§ **Action item**
Every line that holds the word "bmag" needs to be copied from the data below.

### Data supplied

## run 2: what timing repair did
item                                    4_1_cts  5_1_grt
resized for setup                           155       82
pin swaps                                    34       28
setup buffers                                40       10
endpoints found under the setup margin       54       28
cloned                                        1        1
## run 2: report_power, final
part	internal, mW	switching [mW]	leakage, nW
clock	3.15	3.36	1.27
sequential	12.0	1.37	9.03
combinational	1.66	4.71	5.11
This is an optimization exercise on Yosys and OpenROAD, whose aim is small area, a short achievable clock period and few clock cycles per item, not a production implementation. Function was checked by simulation only, so behaviour that the tests miss may differ from the original.

==> flow/design.v <==
`timescale 1ns / 1ps
package q16_pkg;
   localparam int unsigned DataWidth  = 32;
   localparam int unsigned OpWidth    = 3;
   localparam int unsigned StatWidth  = 2;
   localparam int unsigned DivBits    = 49;    
   localparam int unsigned CntWidth   = 6;
   localparam logic [OpWidth-1:0] OpAdd = 3'd0;
   localparam logic [OpWidth-1:0] OpSub = 3'd1;
   localparam logic [OpWidth-1:0] OpMul = 3'd2;
   localparam logic [OpWidth-1:0] OpDiv = 3'd3;
   localparam logic [OpWidth-1:0] OpRem = 3'd4;
   localparam logic [StatWidth-1:0] StOk   = 2'd0;
   localparam logic [StatWidth-1:0] StOvf  = 2'd1;
   localparam logic [StatWidth-1:0] StDiv0 = 2'd2;
   localparam logic [DataWidth-1:0] OvfCode = 32'h8000_0000;
   typedef struct packed {
      logic load;     
      logic step;     
      logic finish;   
   } q16_cmd_type;
   typedef struct packed {
      logic iter_done;
      logic is_div;
   } q16_stat_type;
endpackage
`timescale 1ns / 1ps
module q16_16_fixed_point_alu (
   input  logic                                 clock,
   input  logic                                 reset,
   input  logic                                 req_valid,
   output logic                                 req_ready,
   input  logic [q16_pkg::OpWidth-1:0]          req_type,
   input  logic signed [q16_pkg::DataWidth-1:0] operand_a,
   input  logic signed [q16_pkg::DataWidth-1:0] operand_b,
   output logic                                 rsp_valid,
   input  logic                                 rsp_ready,
   output logic signed [q16_pkg::DataWidth-1:0] result_value,
   output logic [q16_pkg::StatWidth-1:0]        status
);
   localparam logic [1:0] KMul  = 2'd0;    
   localparam logic [1:0] KDiv  = 2'd1;
   localparam logic [1:0] KRem  = 2'd2;
   localparam logic [1:0] KZero = 2'd3;
   logic [31:0] aq, bq;
   logic [2:0]  opq;
   logic        sbq;       
   logic        bzq;       
   logic        e_busy, e_first, e_ovf;
   logic [4:0]  e_cnt;
   logic [66:0] S;         
   logic        f_valid, f_s, f_ovf, f_div0;
   logic [1:0]  f_kind;
   logic        h_valid, k_valid;
   logic [33:0] h_val, k_val;
   logic is_add, is_sub, is_mul, is_div, is_rem, is_zero, is_dr;
   assign is_add  = (opq == q16_pkg::OpAdd);
   assign is_sub  = (opq == q16_pkg::OpSub);
   assign is_mul  = (opq == q16_pkg::OpMul);
   assign is_div  = (opq == q16_pkg::OpDiv);
   assign is_rem  = (opq == q16_pkg::OpRem);
   assign is_zero = (opq[2] & (opq[1] | opq[0]));
   assign is_dr   = is_div | is_rem;
   logic e_done, e_adv, f_fire, cap;
   always_comb begin
      if (is_dr)       e_done = e_first ? bzq : (e_cnt <= 5'd1);
      else if (is_mul) e_done = (e_cnt == 5'd0);
      else             e_done = 1'b1;
   end
   assign f_fire    = f_valid & ~k_valid;
   assign e_adv     = ~(f_valid & k_valid);
   assign req_ready = e_adv & (~e_busy | e_done);
   assign cap       = req_valid & req_ready;
   logic [32:0] sum;
   assign sum = is_sub ? ({aq[31], aq} - {bq[31], bq}) : ({aq[31], aq} + {bq[31], bq});
   logic [7:0]         mbyte;
   logic signed [8:0]  mb9;
   logic signed [40:0] mprod;
   logic [63:0]        macc, mnext;
   always_comb begin
      case (e_cnt[1:0])
         2'd0: mbyte = bq[7:0];
         2'd1: mbyte = bq[15:8];
         2'd2: mbyte = bq[23:16];
         default: mbyte = bq[31:24];
      endcase
   end
   assign mb9   = {e_first & mbyte[7], mbyte};
   logic signed [31:0] aq_s;
   assign aq_s  = aq;
   assign mprod = aq_s * mb9;
   assign macc  = e_first ? 64'd0 : S[63:0];
   assign mnext = {macc[55:0], 8'd0} + {{23{mprod[40]}}, mprod};
   logic [1:0] mj_in;
   always_comb begin
      if (operand_b[31:23] != {9{operand_b[31]}})      mj_in = 2'd3;
      else if (operand_b[23:15] != {9{operand_b[23]}}) mj_in = 2'd2;
      else if (operand_b[15:7] != {9{operand_b[15]}})  mj_in = 2'd1;
      else                                              mj_in = 2'd0;
   end
   function automatic logic [5:0] len_sig(input logic [31:0] x);
      logic [31:0] y;
      logic [5:0]  l;
      y = x ^ {32{x[31]}};
      l = 6'd0;
      for (int i = 0; i < 32; i++) if (y[i]) l = i + 1;
      len_sig = l;
   endfunction
   logic [31:0] amag, bmag;
   logic [5:0]  la, lb;
   logic signed [7:0] z, la_s, lb_s, sa_s;
   logic [2:0]  ssel;      
   logic        preovf;
   logic [4:0]  steps;
   logic [66:0] sinit;
   assign amag = aq[31] ? (~aq + 32'd1) : aq;
   assign bmag = bq[31] ? (~bq + 32'd1) : bq;
   assign la   = len_sig(aq);
   assign lb   = len_sig(bq);
   always_comb begin
      la_s = {2'b00, la};
      lb_s = {2'b00, lb};
      sa_s = {7'd0, aq[31]};
      z = (is_div ? 8'sd18 : 8'sd31) - la_s - sa_s + lb_s;
      preovf = is_div & z[7];
      if (z >= 8'sd32)      ssel = 3'd4;
      else if (z >= 8'sd24) ssel = 3'd3;
      else if (z >= 8'sd16) ssel = 3'd2;
      else if (z >= 8'sd8)  ssel = 3'd1;
      else                  ssel = 3'd0;
      if (preovf) steps = 5'd0;
      else        steps = (is_div ? 5'd18 : 5'd16) - {ssel, 2'b00};
      case ({is_div, ssel})
         4'b0000: sinit = {35'd0, amag} << 4;
         4'b0001: sinit = {35'd0, amag} << 12;
         4'b0010: sinit = {35'd0, amag} << 20;
         4'b0011: sinit = {35'd0, amag} << 28;
         4'b0100: sinit = {35'd0, amag} << 36;
         4'b1000: sinit = {35'd0, amag} << 17;
         4'b1001: sinit = {35'd0, amag} << 25;
         4'b1010: sinit = {35'd0, amag} << 33;
         4'b1011: sinit = {35'd0, amag} << 41;
         default: sinit = {35'd0, amag} << 49;
      endcase
   end
   logic [31:0] r1, r2;
   logic [32:0] t1, t2;
   logic        q1, q2;
   logic [30:0] rem1, rem2;
   logic [66:0] snext_div;
   assign r1   = {S[66:36], S[35]};
   assign t1   = {1'b0, r1} - {1'b0, bq};
   assign q1   = ~t1[32];
   assign rem1 = q1 ? t1[30:0] : r1[30:0];
   assign r2   = {rem1, S[34]};
   assign t2   = {1'b0, r2} - {1'b0, bq};
   assign q2   = ~t2[32];
   assign rem2 = q2 ? t2[30:0] : r2[30:0];
   assign snext_div = {rem2, S[33:0], q1, q2};
   always_ff @(posedge clock) begin
      if (cap) begin
         aq    <= operand_a;
         bq    <= operand_b;
         opq   <= req_type;
         sbq   <= operand_b[31];
         bzq   <= (operand_b == 32'd0);
         e_cnt <= {3'd0, mj_in};
      end else if (e_busy && e_adv) begin
         if (is_dr) begin
            if (e_first) begin
               bq    <= bmag;
               e_cnt <= steps;
            end else if (e_cnt != 5'd0) begin
               e_cnt <= e_cnt - 5'd1;
            end
         end else if (is_mul) begin
            e_cnt <= e_cnt - 5'd1;
         end
      end
   end
   always_ff @(posedge clock) begin
      if (e_busy && e_adv) begin
         if (is_add || is_sub) begin
            S[63:0] <= {{15{sum[32]}}, sum, 16'd0};
         end else if (is_mul) begin
            S[63:0] <= mnext;
         end else if (is_dr) begin
            if (e_first)              S <= sinit;
            else if (e_cnt != 5'd0)   S <= snext_div;
         end
      end
   end
   always_ff @(posedge clock) begin
      if (e_busy && e_adv && is_dr && e_first) e_ovf <= preovf;
   end
   always_ff @(posedge clock) begin
      if (reset) begin
         e_busy  <= 1'b0;
         e_first <= 1'b0;
      end else if (cap) begin
         e_busy  <= 1'b1;
         e_first <= 1'b1;
      end else if (e_busy && e_adv) begin
         e_first <= 1'b0;
         if (e_done) e_busy <= 1'b0;
      end
   end
   always_ff @(posedge clock) begin
      if (e_busy && e_done && e_adv) begin
         f_div0 <= is_dr & bzq;
         f_ovf  <= is_div & e_ovf;
         f_s    <= is_div ? (aq[31] ^ sbq) : aq[31];
         if (is_mul || is_add || is_sub) f_kind <= KMul;
         else if (is_div)                f_kind <= KDiv;
         else if (is_rem)                f_kind <= KRem;
         else                            f_kind <= KZero;
      end
   end
   always_ff @(posedge clock) begin
      if (reset)                         f_valid <= 1'b0;
      else if (e_busy && e_done && e_adv) f_valid <= 1'b1;
      else if (f_fire)                   f_valid <= 1'b0;
   end
   logic [31:0] fx, fres, fval;
   logic        fc, fs, fovf;
   logic [1:0]  fst;
   always_comb begin
      fx   = 32'd0;
      fc   = 1'b0;
      fs   = 1'b0;
      fovf = 1'b0;
      case (f_kind)
         KMul: begin
            fx   = S[47:16];
            fc   = S[15] & (S[63] ? (S[14:0] != 15'd0) : 1'b1);
            fovf = ((S[63:47] != 17'd0) && (S[63:47] != 17'h1FFFF)) ||
                   (!S[47] && (S[46:16] == 31'h7FFFFFFF) && fc);
         end
         KDiv: begin
            fx   = {1'b0, S[31:1]};
            fc   = S[0];
            fs   = f_s;
            fovf = f_ovf || (S[35:32] != 4'd0) || (S[31:0] == 32'hFFFFFFFF);
         end
         KRem: begin
            fx = {1'b0, S[66:36]};
            fs = f_s;
         end
         default: ;
      endcase
      fres = (fx ^ {32{fs}}) + {31'd0, fc ^ fs};
      if (f_div0) begin
         fval = (f_kind == KDiv) ? q16_pkg::OvfCode : 32'd0;
         fst  = q16_pkg::StDiv0;
      end else if (fovf) begin
         fval = q16_pkg::OvfCode;
         fst  = q16_pkg::StOvf;
      end else if (f_kind == KZero) begin
         fval = 32'd0;
         fst  = q16_pkg::StOk;
      end else begin
         fval = fres;
         fst  = q16_pkg::StOk;
      end
   end
   logic pop;
   assign pop = h_valid & rsp_ready;
   always_ff @(posedge clock) begin
      if (reset) begin
         h_valid <= 1'b0;
         k_valid <= 1'b0;
      end else begin
         if (pop || !h_valid) begin
            if (k_valid) begin
               h_valid <= 1'b1;
               k_valid <= 1'b0;
            end else begin
               h_valid <= f_fire;
            end
         end else if (f_fire) begin
            k_valid <= 1'b1;
         end
      end
   end
   always_ff @(posedge clock) begin
      if (pop || !h_valid) begin
         if (k_valid)     h_val <= k_val;
         else if (f_fire) h_val <= {fst, fval};
      end
      if (f_fire) k_val <= {fst, fval};
   end
   assign rsp_valid    = h_valid;
   assign result_value = h_val[31:0];
   assign status       = h_val[33:32];
endmodule
==> flow/run.sh <==
#!/bin/bash
# synth_recipe.tcl (not shown) runs the flow's synth.tcl, then flattens the netlist and writes it again
# the make line also repeats each setting of config.mk as NAME=value (left out here)
make -C /OpenROAD-flow-scripts/flow DESIGN_CONFIG=/design/flow/config.mk WORK_HOME=/design/flow/orfs CLKGATE_MAP_FILE= SYNTH_SCRIPT=/design/flow/synth_recipe.tcl finish
==> flow/config.mk <==
export PLATFORM = sky130hd
export DESIGN_NAME = q16_16_fixed_point_alu
export DESIGN_NICKNAME = q16_16_fixed_point_alu
export VERILOG_FILES = /design/flow/design.v
export SDC_FILE = /design/flow/constraint.sdc
export NUM_CORES = 4
export LEC_CHECK = 0
export CAP_MARGIN = 20
export CORE_MARGIN = 2
export CORE_UTILIZATION = 40
export SLEW_MARGIN = 20
==> flow/constraint.sdc <==
create_clock -name core_clock -period 12.0 [get_ports {clock}]
set_input_delay 2.4000 -clock core_clock [delete_from_list [all_inputs] [get_ports {clock}]]
set_output_delay 2.4000 -clock core_clock [all_outputs]
set_load 0.01 [all_outputs]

######

§ **Exercise result**
   logic [31:0] amag, bmag;
   assign bmag = bq[31] ? (~bq + 32'd1) : bq;
               bq    <= bmag;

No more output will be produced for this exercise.